花粉の飛散がピークを迎え、アレルギー性鼻炎(鼻水、鼻づまり、くしゃみなど)に悩む人は少なくありません。国民病とも言われて久しいですが、「花粉症が原因で4分の1の企業で生産性低下」「花粉症の小学生、4人に1人「勉強に集中できない」気づかぬ親多く」(毎日新聞2024年3月5日および2月23日)など、花粉症が経済や生活に与えるダメージは大きいようです。

 

1,8-シネオールは別名ユーカリプトールとも呼ばれるように、ユーカリのすーっとした爽やかな香りがする成分で、アロマテラピーでは花粉対策などにも注目されている成分です。1,8-シネオールは様々なエッセンシャルオイル(ユーカリラジアタ、ユーカリグローブルス、ローズマリー・シネオール、ラヴィンサラなど)に含まれていて、芳香浴や吸入などにも使いやすいのが特徴です。

 

経験的に既に心得ている効果ですが、マウスを使った実験でも1,8-シネオールがアレルギー性鼻炎のマウスモデルにおいて症状を緩和することが確認されました。
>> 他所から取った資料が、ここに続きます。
--- config.mk ---
export PLATFORM = sky130hd
export DESIGN_NAME = cwl_loader
export DESIGN_NICKNAME = d
export VERILOG_FILES = /design/src/hw/cwl_pkg.sv /design/src/hw/cwl_loader.sv /design/src/hw/cwl_flash_rd.sv /design/src/hw/cwl_seq_pick.sv
export SDC_FILE = /design/constraint.sdc
export NUM_CORES = 1
export LEC_CHECK = 0
export BUFFER_PORTS_ARGS = -buffer_cell sky130_fd_sc_hd__buf_2
export CORE_MARGIN = 3
export CORE_UTILIZATION = 53
export DETAILED_ROUTE_END_ITERATION = 6
export PLACE_DENSITY = 0.79
export SLEW_MARGIN = 25
export SYNTH_ARGS = -nofsm -noshare
export SYNTH_HDL_FRONTEND = slang
export SYNTH_SLANG_ARGS = --single-unit
--- constraint.sdc ---
create_clock -name MCLK -period 3.8 [get_ports MCLK]
set_clock_uncertainty 0.05 [all_clocks]
set_input_delay 0.38 -clock MCLK [delete_from_list [all_inputs] [get_ports MCLK]]
set_output_delay 0.38 -clock MCLK [all_outputs]
set_load 0.02 [all_outputs]
--- src/hw/cwl_pkg.sv ---
// Package: constants for the configuration word shadow loader
`default_nettype none
package cwl_pkg;
  // ***************************************************************
  // Flash word addresses
  // ***************************************************************
  localparam logic [23:0] OPT_ADDR_16K = 24'h002BAC;
  localparam logic [23:0] OPT_ADDR_32K = 24'h0057AC;
  localparam logic [23:0] OPT_ADDR_64K = 24'h00AFAC;
  localparam logic [23:0] CTX_DELTA = 24'h000004;
  localparam logic [23:0] SEQ_DELTA = 24'h000050;
  localparam logic [23:0] BOOT_ADDR = 24'h801000;
  localparam logic [23:0] PANEL_B_BASE = 24'h400000;
  localparam logic [23:0] PAGE_SPAN = 24'h000400;
  // ***************************************************************
  // Register bus map
  // ***************************************************************
  localparam logic [23:0] REG_CTRL = 24'h000000;
  localparam logic [23:0] REG_STAT = 24'h000004;
  localparam logic [23:0] REG_OPT = 24'h00AFAC;
  localparam logic [23:0] REG_CTX = 24'h00AFB0;
  localparam logic [23:0] REG_SEQ = 24'h00AFFC;
  localparam logic [23:0] REG_BOOT = 24'h801000;
  // ***************************************************************
  // Fields and reset values
  // ***************************************************************
  localparam int SEQ_LSB = 0;
  localparam int ISEQ_LSB = 12;
  localparam int SEQ_W = 12;
  localparam int BOOT_MODE_LSB = 0;
  localparam int BOOT_MODE_W = 2;
  localparam int CTRL_DUAL_BIT = 0;
  localparam int CTRL_RELOAD_BIT = 1;
  localparam int STAT_VALID_BIT = 0;
  localparam int STAT_BUSY_BIT = 1;
  localparam int STAT_PANEL_BIT = 2;
  localparam int STAT_EXEC_BIT = 3;
  localparam int STAT_ERASED_BIT = 4;
  localparam logic [23:0] SHADOW_RST = 24'h000000;
  localparam logic CTRL_DUAL_RST = 1'b0;
  localparam logic [1:0] RESP_OKAY = 2'b00;
  localparam logic [1:0] RESP_SLVERR = 2'b10;
  localparam int NUM_WORDS = 4;
  typedef enum {
    CWL_ST_START, CWL_ST_SEQA, CWL_ST_SEQB, CWL_ST_LOAD, CWL_ST_RUN
  } cwl_state_e;
  // Option word address for the given memory size in KB
  function automatic logic [23:0] cwl_opt_addr(input int kb);
    if (kb == 16) begin
      return OPT_ADDR_16K;
    end
    else if (kb == 32) begin
      return OPT_ADDR_32K;
    end
    return OPT_ADDR_64K;
  endfunction
endpackage
`default_nettype wire

--- src/hw/cwl_loader.sv ---
// Configuration word shadow loader with register bus slave
//
// The AXI4-Lite slave port is this design's own decision.
`default_nettype none
module cwl_loader
  import cwl_pkg::*;
#(
  parameter int MEM_KB = 64
) (
  input wire logic MCLK,
  input wire logic RST,
  // AXI4-Lite slave
  input wire logic [23:0] S_AXI_AWADDR,
  input wire logic S_AXI_AWVALID,
  output logic S_AXI_AWREADY,
  input wire logic [31:0] S_AXI_WDATA,
  input wire logic [3:0] S_AXI_WSTRB,
  input wire logic S_AXI_WVALID,
  output logic S_AXI_WREADY,
  output logic [1:0] S_AXI_BRESP,
  output logic S_AXI_BVALID,
  input wire logic S_AXI_BREADY,
  input wire logic [23:0] S_AXI_ARADDR,
  input wire logic S_AXI_ARVALID,
  output logic S_AXI_ARREADY,
  output logic [31:0] S_AXI_RDATA,
  output logic [1:0] S_AXI_RRESP,
  output logic S_AXI_RVALID,
  input wire logic S_AXI_RREADY,
  // Flash array read port
  output logic FL_REQ,
  output logic [23:0] FL_ADDR,
  input wire logic FL_ACK,
  input wire logic [23:0] FL_RDATA,
  // Page erase observation and config word erase
  input wire logic ERASE_STB,
  input wire logic [23:0] ERASE_ADDR,
  output logic CFG_ERASE,
  // Device reset sources, swap and fetch monitor
  input wire logic DEV_RESET,
  input wire logic SOFT_SWAP,
  input wire logic FETCH_VALID,
  input wire logic [23:0] FETCH_ADDR,
  output logic EXEC_RESET,
  output logic CPU_HOLD,
  // Shadow outputs
  output logic SHADOW_VALID,
  output logic ACTIVE_PANEL,
  output logic [23:0] OPTION_CONFIG_WORD,
  output logic [23:0] CONTEXT_CONFIG_WORD,
  output logic [23:0] PARTITION_SEQUENCE_WORD,
  output logic [1:0] BOOT_MODE_FIELD
);
  import cwl_pkg::*;
  // ***************************************************************
  // Declarations
  // ***************************************************************
  localparam logic [23:0] OPT_A = cwl_opt_addr(MEM_KB);
  localparam logic [23:0] LAST_PAGE = OPT_A & ~(PAGE_SPAN - 24'h000001);
  cwl_state_e state_reg, state_next;
  logic [1:0] idx_reg;
  logic [23:0] seq_a_reg;
  logic [23:0] shadow_reg [NUM_WORDS];
  logic valid_reg;
  logic panel_reg;
  logic load_panel_reg;
  logic dual_reg;
  logic exec_flag_reg;
  logic erased_reg;
  logic start_reg;
  logic rd_done;
  logic [23:0] rd_data;
  logic pick_b;
  logic aw_held_reg, w_held_reg;
  logic [23:0] aw_addr_reg;
  logic [31:0] w_data_reg;
  logic [3:0] w_strb_reg;
  // ***************************************************************
  // Address decoding
  // ***************************************************************
  function automatic logic [23:0] panel_base(input logic b);
    return b ? PANEL_B_BASE : 24'h000000;
  endfunction
  // Boot word is common; the others live in each panel's own page
  function automatic logic [23:0] word_addr(input logic b,
                                            input logic [1:0] i);
    logic [23:0] a;
    a = panel_base(b) + OPT_A;
    case (i)
      2'd0: word_addr = a;
      2'd1: word_addr = a + CTX_DELTA;
      2'd2: word_addr = a + SEQ_DELTA;
      default: word_addr = BOOT_ADDR;
    endcase
  endfunction
  wire [23:0] act_opt = word_addr(panel_reg, 2'd0);
  wire [23:0] act_seq = word_addr(panel_reg, 2'd2);
  wire fetch_in_cfg = FETCH_VALID &&
    ((FETCH_ADDR >= act_opt && FETCH_ADDR <= act_seq) ||
     FETCH_ADDR == BOOT_ADDR);
  wire ctrl_reload;
  wire reset_evt = DEV_RESET || fetch_in_cfg || ctrl_reload;
  wire erase_hit = ERASE_STB &&
    ((ERASE_ADDR & ~(PAGE_SPAN - 24'h000001)) ==
     panel_base(panel_reg) + LAST_PAGE);
  wire [23:0] rd_addr =
    (state_reg == CWL_ST_SEQA) ? word_addr(1'b0, 2'd2) :
    (state_reg == CWL_ST_SEQB) ? word_addr(1'b1, 2'd2) :
    word_addr(load_panel_reg, idx_reg);
  // ***************************************************************
  // Flash read engine and panel choice
  // ***************************************************************
  cwl_flash_rd u_rd (
    .clk(MCLK),
    .rst(RST),
    .start(start_reg),
    .addr(rd_addr),
    .fl_req(FL_REQ),
    .fl_addr(FL_ADDR),
    .fl_ack(FL_ACK),
    .fl_rdata(FL_RDATA),
    .done(rd_done),
    .data(rd_data)
  );
  cwl_seq_pick u_pick (
    .dual(dual_reg),
    .seq_a(seq_a_reg),
    .seq_b(rd_data),
    .panel_b(pick_b)
  );
  // ***************************************************************
  // Load sequencer
  // ***************************************************************
  always_comb begin
    state_next = state_reg;
    case (state_reg)
      CWL_ST_START:
        // Cut read finishes first, else its word lands in a wrong slot
        if (!FL_REQ && !rd_done) begin
          state_next = dual_reg ? CWL_ST_SEQA : CWL_ST_LOAD;
        end
      CWL_ST_SEQA: if (rd_done) state_next = CWL_ST_SEQB;
      CWL_ST_SEQB: if (rd_done) state_next = CWL_ST_LOAD;
      CWL_ST_LOAD:
        if (rd_done && idx_reg == 2'(NUM_WORDS - 1)) state_next = CWL_ST_RUN;
      CWL_ST_RUN: state_next = CWL_ST_RUN;
      default: state_next = CWL_ST_START;
    endcase
  end
  wire fetching = state_reg == CWL_ST_SEQA || state_reg == CWL_ST_SEQB ||
                  state_reg == CWL_ST_LOAD;
  always_ff @(posedge MCLK) begin
    if (RST || reset_evt) begin
      state_reg <= CWL_ST_START;
      idx_reg <= 2'd0;
      valid_reg <= 1'b0;
      start_reg <= 1'b0;
    end
    else begin
      state_reg <= state_next;
      start_reg <= fetching && !FL_REQ && !rd_done && !start_reg;
      if (state_reg == CWL_ST_LOAD && rd_done) begin
        idx_reg <= idx_reg + 2'd1;
      end
      if (state_next == CWL_ST_RUN && state_reg == CWL_ST_LOAD) begin
        valid_reg <= 1'b1;
      end
    end
  end
  // Panel choice and shadow capture
  always_ff @(posedge MCLK) begin
    if (RST) begin
      seq_a_reg <= SHADOW_RST;
      load_panel_reg <= 1'b0;
      panel_reg <= 1'b0;
      for (int i = 0; i < NUM_WORDS; i++) begin
        shadow_reg[i] <= SHADOW_RST;
      end
    end
    else begin
      if (state_reg == CWL_ST_START) begin
        load_panel_reg <= 1'b0;
      end
      if (state_reg == CWL_ST_SEQA && rd_done) begin
        seq_a_reg <= rd_data;
      end
      if (state_reg == CWL_ST_SEQB && rd_done) begin
        load_panel_reg <= pick_b;
        panel_reg <= pick_b;
      end
      if (state_reg == CWL_ST_START && !dual_reg) begin
        panel_reg <= 1'b0;
      end
      if (state_reg == CWL_ST_LOAD && rd_done) begin
        shadow_reg[idx_reg] <= rd_data;
      end
      // Swap moves execution only; shadows are left as loaded
      if (SOFT_SWAP && state_reg == CWL_ST_RUN && dual_reg) begin
        panel_reg <= !panel_reg;
      end
    end
  end
  // ***************************************************************
  // Reset, erase and fault outputs
  // ***************************************************************
  always_ff @(posedge MCLK) begin
    if (RST) begin
      EXEC_RESET <= 1'b0;
      CPU_HOLD <= 1'b1;
      CFG_ERASE <= 1'b0;
      exec_flag_reg <= 1'b0;
      erased_reg <= 1'b0;
    end
    else begin
      EXEC_RESET <= fetch_in_cfg;
      CPU_HOLD <= !(valid_reg && !reset_evt);
      CFG_ERASE <= erase_hit;
      if (fetch_in_cfg) begin
        exec_flag_reg <= 1'b1;
      end
      if (erase_hit) begin
        erased_reg <= 1'b1;
      end
      else if (state_reg == CWL_ST_LOAD && rd_done) begin
        erased_reg <= 1'b0;
      end
    end
  end
  always_ff @(posedge MCLK) begin
    if (RST) begin
      SHADOW_VALID <= 1'b0;
      ACTIVE_PANEL <= 1'b0;
      OPTION_CONFIG_WORD <= SHADOW_RST;
      CONTEXT_CONFIG_WORD <= SHADOW_RST;
      PARTITION_SEQUENCE_WORD <= SHADOW_RST;
      BOOT_MODE_FIELD <= 2'b00;
    end
    else begin
      SHADOW_VALID <= valid_reg;
      ACTIVE_PANEL <= panel_reg;
      OPTION_CONFIG_WORD <= shadow_reg[0];
      CONTEXT_CONFIG_WORD <= shadow_reg[1];
      PARTITION_SEQUENCE_WORD <= shadow_reg[2];
      BOOT_MODE_FIELD <= shadow_reg[3][BOOT_MODE_LSB +: BOOT_MODE_W];
    end
  end
  // ***************************************************************
  // Register bus slave
  // ***************************************************************
  wire aw_take = S_AXI_AWVALID && S_AXI_AWREADY;
  wire w_take = S_AXI_WVALID && S_AXI_WREADY;
  wire wr_go = aw_held_reg && w_held_reg && !S_AXI_BVALID;
  wire wr_ctrl = aw_addr_reg == REG_CTRL;
  wire wr_ro = aw_addr_reg == REG_STAT || aw_addr_reg == REG_OPT ||
               aw_addr_reg == REG_CTX || aw_addr_reg == REG_SEQ ||
               aw_addr_reg == REG_BOOT;
  assign ctrl_reload = wr_go && wr_ctrl && w_strb_reg[0] &&
                       w_data_reg[CTRL_RELOAD_BIT];
  wire ar_take = S_AXI_ARVALID && S_AXI_ARREADY;
  wire [31:0] stat_word = {27'h0000000, erased_reg, exec_flag_reg,
                           panel_reg, fetching, valid_reg};
  wire [31:0] rd_word =
    S_AXI_ARADDR == REG_CTRL ? {31'h00000000, dual_reg} :
    S_AXI_ARADDR == REG_STAT ? stat_word :
    S_AXI_ARADDR == REG_OPT ? {8'h00, shadow_reg[0]} :
    S_AXI_ARADDR == REG_CTX ? {8'h00, shadow_reg[1]} :
    S_AXI_ARADDR == REG_SEQ ? {8'h00, shadow_reg[2]} :
    {8'h00, shadow_reg[3]};
  wire rd_hit = S_AXI_ARADDR == REG_CTRL || S_AXI_ARADDR == REG_STAT ||
                S_AXI_ARADDR == REG_OPT || S_AXI_ARADDR == REG_CTX ||
                S_AXI_ARADDR == REG_SEQ || S_AXI_ARADDR == REG_BOOT;
  always_ff @(posedge MCLK) begin
    if (RST) begin
      S_AXI_AWREADY <= 1'b1;
      S_AXI_WREADY <= 1'b1;
      S_AXI_BVALID <= 1'b0;
      S_AXI_BRESP <= RESP_OKAY;
      aw_held_reg <= 1'b0;
      w_held_reg <= 1'b0;
      aw_addr_reg <= 24'h000000;
      w_data_reg <= 32'h00000000;
      w_strb_reg <= 4'h0;
      dual_reg <= CTRL_DUAL_RST;
    end
    else begin
      if (aw_take) begin
        aw_held_reg <= 1'b1;
        aw_addr_reg <= S_AXI_AWADDR;
        S_AXI_AWREADY <= 1'b0;
      end
      if (w_take) begin
        w_held_reg <= 1'b1;
        w_data_reg <= S_AXI_WDATA;
        w_strb_reg <= S_AXI_WSTRB;
        S_AXI_WREADY <= 1'b0;
      end
      if (wr_go) begin
        S_AXI_BVALID <= 1'b1;
        S_AXI_BRESP <= (wr_ctrl || wr_ro) ? RESP_OKAY : RESP_SLVERR;
        aw_held_reg <= 1'b0;
        w_held_reg <= 1'b0;
        // Mode gates soft swap at once; panel choice changes at the next load
        if (wr_ctrl && w_strb_reg[0]) begin
          dual_reg <= w_data_reg[CTRL_DUAL_BIT];
        end
      end
      if (S_AXI_BVALID && S_AXI_BREADY) begin
        S_AXI_BVALID <= 1'b0;
        S_AXI_AWREADY <= 1'b1;
        S_AXI_WREADY <= 1'b1;
      end
    end
  end
  always_ff @(posedge MCLK) begin
    if (RST) begin
      S_AXI_ARREADY <= 1'b1;
      S_AXI_RVALID <= 1'b0;
      S_AXI_RDATA <= 32'h00000000;
      S_AXI_RRESP <= RESP_OKAY;
    end
    else begin
      if (ar_take) begin
        S_AXI_ARREADY <= 1'b0;
        S_AXI_RVALID <= 1'b1;
        S_AXI_RDATA <= rd_hit ? rd_word : 32'h00000000;
        S_AXI_RRESP <= rd_hit ? RESP_OKAY : RESP_SLVERR;
      end
      else if (S_AXI_RVALID && S_AXI_RREADY) begin
        S_AXI_RVALID <= 1'b0;
        S_AXI_ARREADY <= 1'b1;
      end
    end
  end
endmodule
`default_nettype wire

--- src/hw/cwl_flash_rd.sv ---
// Single word read sequencer toward the flash array
`default_nettype none
module cwl_flash_rd (
  input wire logic clk,
  input wire logic rst,
  input wire logic start,
  input wire logic [23:0] addr,
  output logic fl_req,
  output logic [23:0] fl_addr,
  input wire logic fl_ack,
  input wire logic [23:0] fl_rdata,
  output logic done,
  output logic [23:0] data
);
  // ***************************************************************
  // Request held until the array answers
  // ***************************************************************
  wire take = fl_req && fl_ack;
  always_ff @(posedge clk) begin
    if (rst) begin
      fl_req <= 1'b0;
      fl_addr <= 24'h000000;
      done <= 1'b0;
      data <= 24'h000000;
    end
    else begin
      done <= take;
      if (take) begin
        fl_req <= 1'b0;
        data <= fl_rdata;
      end
      else if (start && !fl_req) begin
        fl_req <= 1'b1;
        fl_addr <= addr;
      end
    end
  end
endmodule
`default_nettype wire

--- src/hw/cwl_seq_pick.sv ---
// Active panel choice from two boot sequence words
`default_nettype none
module cwl_seq_pick
  import cwl_pkg::*;
(
  input wire logic dual,
  input wire logic [23:0] seq_a,
  input wire logic [23:0] seq_b,
  output logic panel_b
);
  // ***************************************************************
  // A word counts only when its inverted copy matches
  // ***************************************************************
  function automatic logic seq_ok(input logic [23:0] w);
    return w[ISEQ_LSB +: SEQ_W] == ~w[SEQ_LSB +: SEQ_W];
  endfunction
  wire ok_a = seq_ok(seq_a);
  wire ok_b = seq_ok(seq_b);
  wire b_lower = seq_b[SEQ_LSB +: SEQ_W] < seq_a[SEQ_LSB +: SEQ_W];
  // Ties and double faults fall back to panel A
  assign panel_b = dual && ok_b && (!ok_a || b_lower);
endmodule
`default_nettype wire

==> impl_metrics.py <==
metrics = {
    "sta": {
        "grt_setup_unrepaired": "no",
        "setup_viol": 0,
        "fin_crit_sh": 0.7704,
        "worstMarginPinSlew_ns": 0.9471,
        "fin_setup_tns_ns": 0,
        "slew_headroom": 0.3686,
        "fmax_mhz": 341.6,
        "final-hold-violation-count": 0,
        "drv_slew": 0,
        "fin_crit_ns": 2.927,
    },
    "cts": {
        "holdBufCountCts": 0,
        "clk_latency_ns": 0.52,
        "post_cts_buffers": 0,
        "htreeDepth": 2,
        "numCtsBuffers": 34,
        "clk_path_buf_depth": 3,
        "cts-root-buf": "clkbuf_16",
        "cts.sinks": 332,
        "post_cts_resized": 0,
        "clk_pin_slew_ns": 0.06,
        "cts_tree": "done",
    },
    "grt": {
        "grt_usage": 0.2378,
        "grt_pass1_wl_mm": 50.31,
        "grt-ovfl-total": 0,
        "antenna_found_initial": 1,
        "first_global_vias": 9619,
        "grt_max_degree": 75,
    },
    "setup_path": {
        "ff2ff_setup_slack_ns": 0.87,
        "path_buf_inv": 1,
        "required_ns": 3.87,
        "cp-startpoint": "state_reg[24]",
        "cp_top_family": "simple AND/OR/NAND/NOR gates",
        "slowest_stage": "or2_2",
        "start_kind": "flip-flop",
        "worstPathArrival_ns": 3.00,
        "path_cells": "nor4_1 > nand4_1 > or3_1 > buf_4 > nor3_4 > and3_1 > or2_2",
        "cp.depth": 7,
        "critical_path.endpoint_type": "flip-flop",
        "max_stage_delay_ns": 0.59,
        "path_max_fanout": 24,
        "r2r_start": "state_reg[24]",
        "crit_type": "flip-flop to flip-flop",
        "r2r_cells": 7,
    },
    "cells_and_area": {
        "fin_util": 0.6591,
        "nets": 1658,
        "final_area_um2": 15700,
        "syn2layout_area_growth_pct": 20.61,
        "drive_above_1_share": 0.2368,
        "fin_cells": 1818,
        "fill_cells": 1903,
        "largest_reg_flops": 96,
        "antenna_cells": 0,
    },
    "placed_design": {
        "port_buffers": 250,
        "placedCellCount": 1756,
        "dp_hpwl_mm": 21.94,
        "place_area_um2": 14500,
        "gp_congestion": 0.8694,
    },
    "synth": {
        "async_flop_share": 0,
        "ys.flop_type": "dfxtp_1",
        "avgSynthCellArea_um2": 10.72,
        "synthCells": 1214,
        "synth_cell_types": 71,
        "ys_warn_count": 0,
        "synthTopCellsByArea": "dfxtp_1, edfxtp_1, and2_1",
        "yosysSeqAreaShare": 0.5843,
        "syn_area_um2": 13020,
        "synth-edff-count": 96,
        "post-synth-top-area-cell": "dfxtp_1",
        "netlist.area_leader.share": 0.3629,
        "synth_seq_cells": 332,
    },
    "pwr": {
        "cellPowerDensity_nw_per_um2": 490.4,
        "total_leakage_power_nw": 6.332,
        "peakVddDrop_v": 0.0003247,
    },
    "floorplan": {
        "start_util": 0.5465,
        "core_area_um2": 23820,
        "row_count": 56,
        "die_h_um": 162.7,
        "die_area_um2": 26480,
        "fp.dieW_um": 162.7,
        "io_pins": 313,
    },
    "routing": {
        "vias": 9860,
        "drt-wirelength-per-cell_um": 17.73,
        "drt_iter0_markers": 737,
        "ant_nets": 0,
        "firstDrtPassIters": 5,
        "via_per_inst": 5.424,
        "drt_wl_total_mm": 32.24,
        "drc": 0,
    },
    "hold_path": {
        "hold_depth": 2,
        "hp-class": "input port to flip-flop",
        "hp-start": "ERASE_ADDR[20]",
    },
    "flow_run": {
        "maxCapViolations": 0,
    },
    "outcome": {
        "status": "completed",
    },
}
==> logic make-up after synthesis <==
family,share of synthesized area
other cells,0.0002880
xor+xnor,0.01884
flops,0.5843
mux,0.02172
compound gates,0.1090
fa+ha+maj,0.01634
buf+inv,0.04325
simple gates,0.2062
==> path summary, 6_finish.rpt <==
| check | to |
|---|---|
| hold reg to reg | CPU_HOLD |
| hold / removal | CFG_ERASE |
| setup reg to reg | shadow_reg[0][7] |
| setup / recovery | shadow_reg[0][7] |
==> report_power, final <==
group | internal, W | total [W] | switching [W]
logic | 0.000151 | 0.000419 | 0.000268
clock network | 0.00208 | 0.00345 | 0.00136
registers | 0.00377 | 0.00383 | 0.0000617
total | 0.00601 | 0.00770 | 0.00169
==> layout make-up <==
class / count / area, um2 / area share
Clock inverter: 13 / 145.1 / 0.009244
Inverter: 22 / 82.58 / 0.005259
Sequential cell: 332 / 7607 / 0.4845
Timing Repair Buffer: 265 / 1366 / 0.08702
Clock buffer: 49 / 1052 / 0.06702
Tap cell: 319 / 399.1 / 0.02542
Multi-Input combinational cell: 818 / 5049 / 0.3215
==> cell usage after synthesis, types with 5 or more instances <==
master and count:
a21oi_1 65, a221oi_1 9, a221oi_2 9, a22o_1 24
a31oi_1 6, and2_1 97, and3_1 6, and4_1 5
buf_4 33, clkbuf_1 40, clkbuf_2 8, dfxtp_1 236
edfxtp_1 96, ha_1 17, inv_1 22, mux2i_1 26
nand2_1 98, nand2b_1 6, nand3_1 42, nand4_1 15
nand4b_1 5, nor2_1 58, nor2b_1 76, nor3_1 17
nor4_1 25, o21ai_0 36, o21ai_1 23, or2_2 7
xnor2_1 22, xor2_1 6
==> per-stage QoR <==
step                setup slack [ns]  hold slack, ns  total power [W]
global route                  0.7555         0.02131         0.007957
floorplan                      1.097          0.3306         0.004151
global placement              0.9407          0.3623         0.004313
finish                        0.8726         0.02436         0.007699
CTS                           0.8927        0.008275         0.007751
detailed placement            0.9151          0.3582         0.004326
==> layer usage <==
metal | track usage | share of wire
met1 | 0.3089 | 0.40
met2 | 0.4055 | 0.50
met3 | 0.04349 | 0.074
met4 | 0.07536 | 0.025
met5 | 0 | 0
アレルギー性鼻炎のマウスに1,8-シネオールを点鼻によって投与すると、鼻の掻きむしりおよびくしゃみの回数を効果的に減少させることができたというものです。

 

この実験により、1,8-シネオールがアラキドン酸代謝経路(炎症を起こす酵素の生成過程)を阻害し、炎症性メディエーターの生成を減少させることで、アレルギー反応による炎症を抑制すること、そして、花粉症に関わるTh2型免疫反応を調節することにより、アレルギー反応が緩和されたことが示されました。これらの結果から、1,8-シネオールがアレルギー性鼻炎治療の新たな選択肢として有望であることが示唆されています[1]。

 

アレルギー性鼻炎に対する治療薬は、現在抗ヒスタミン薬と鼻内ステロイドであり、症状を和らげるのには効果的ですが、眠気、集中力の低下、倦怠感などの副作用があります[2]。こうした副作用のない、1,8-シネオールを使用した新たな薬剤の開発が期待されています。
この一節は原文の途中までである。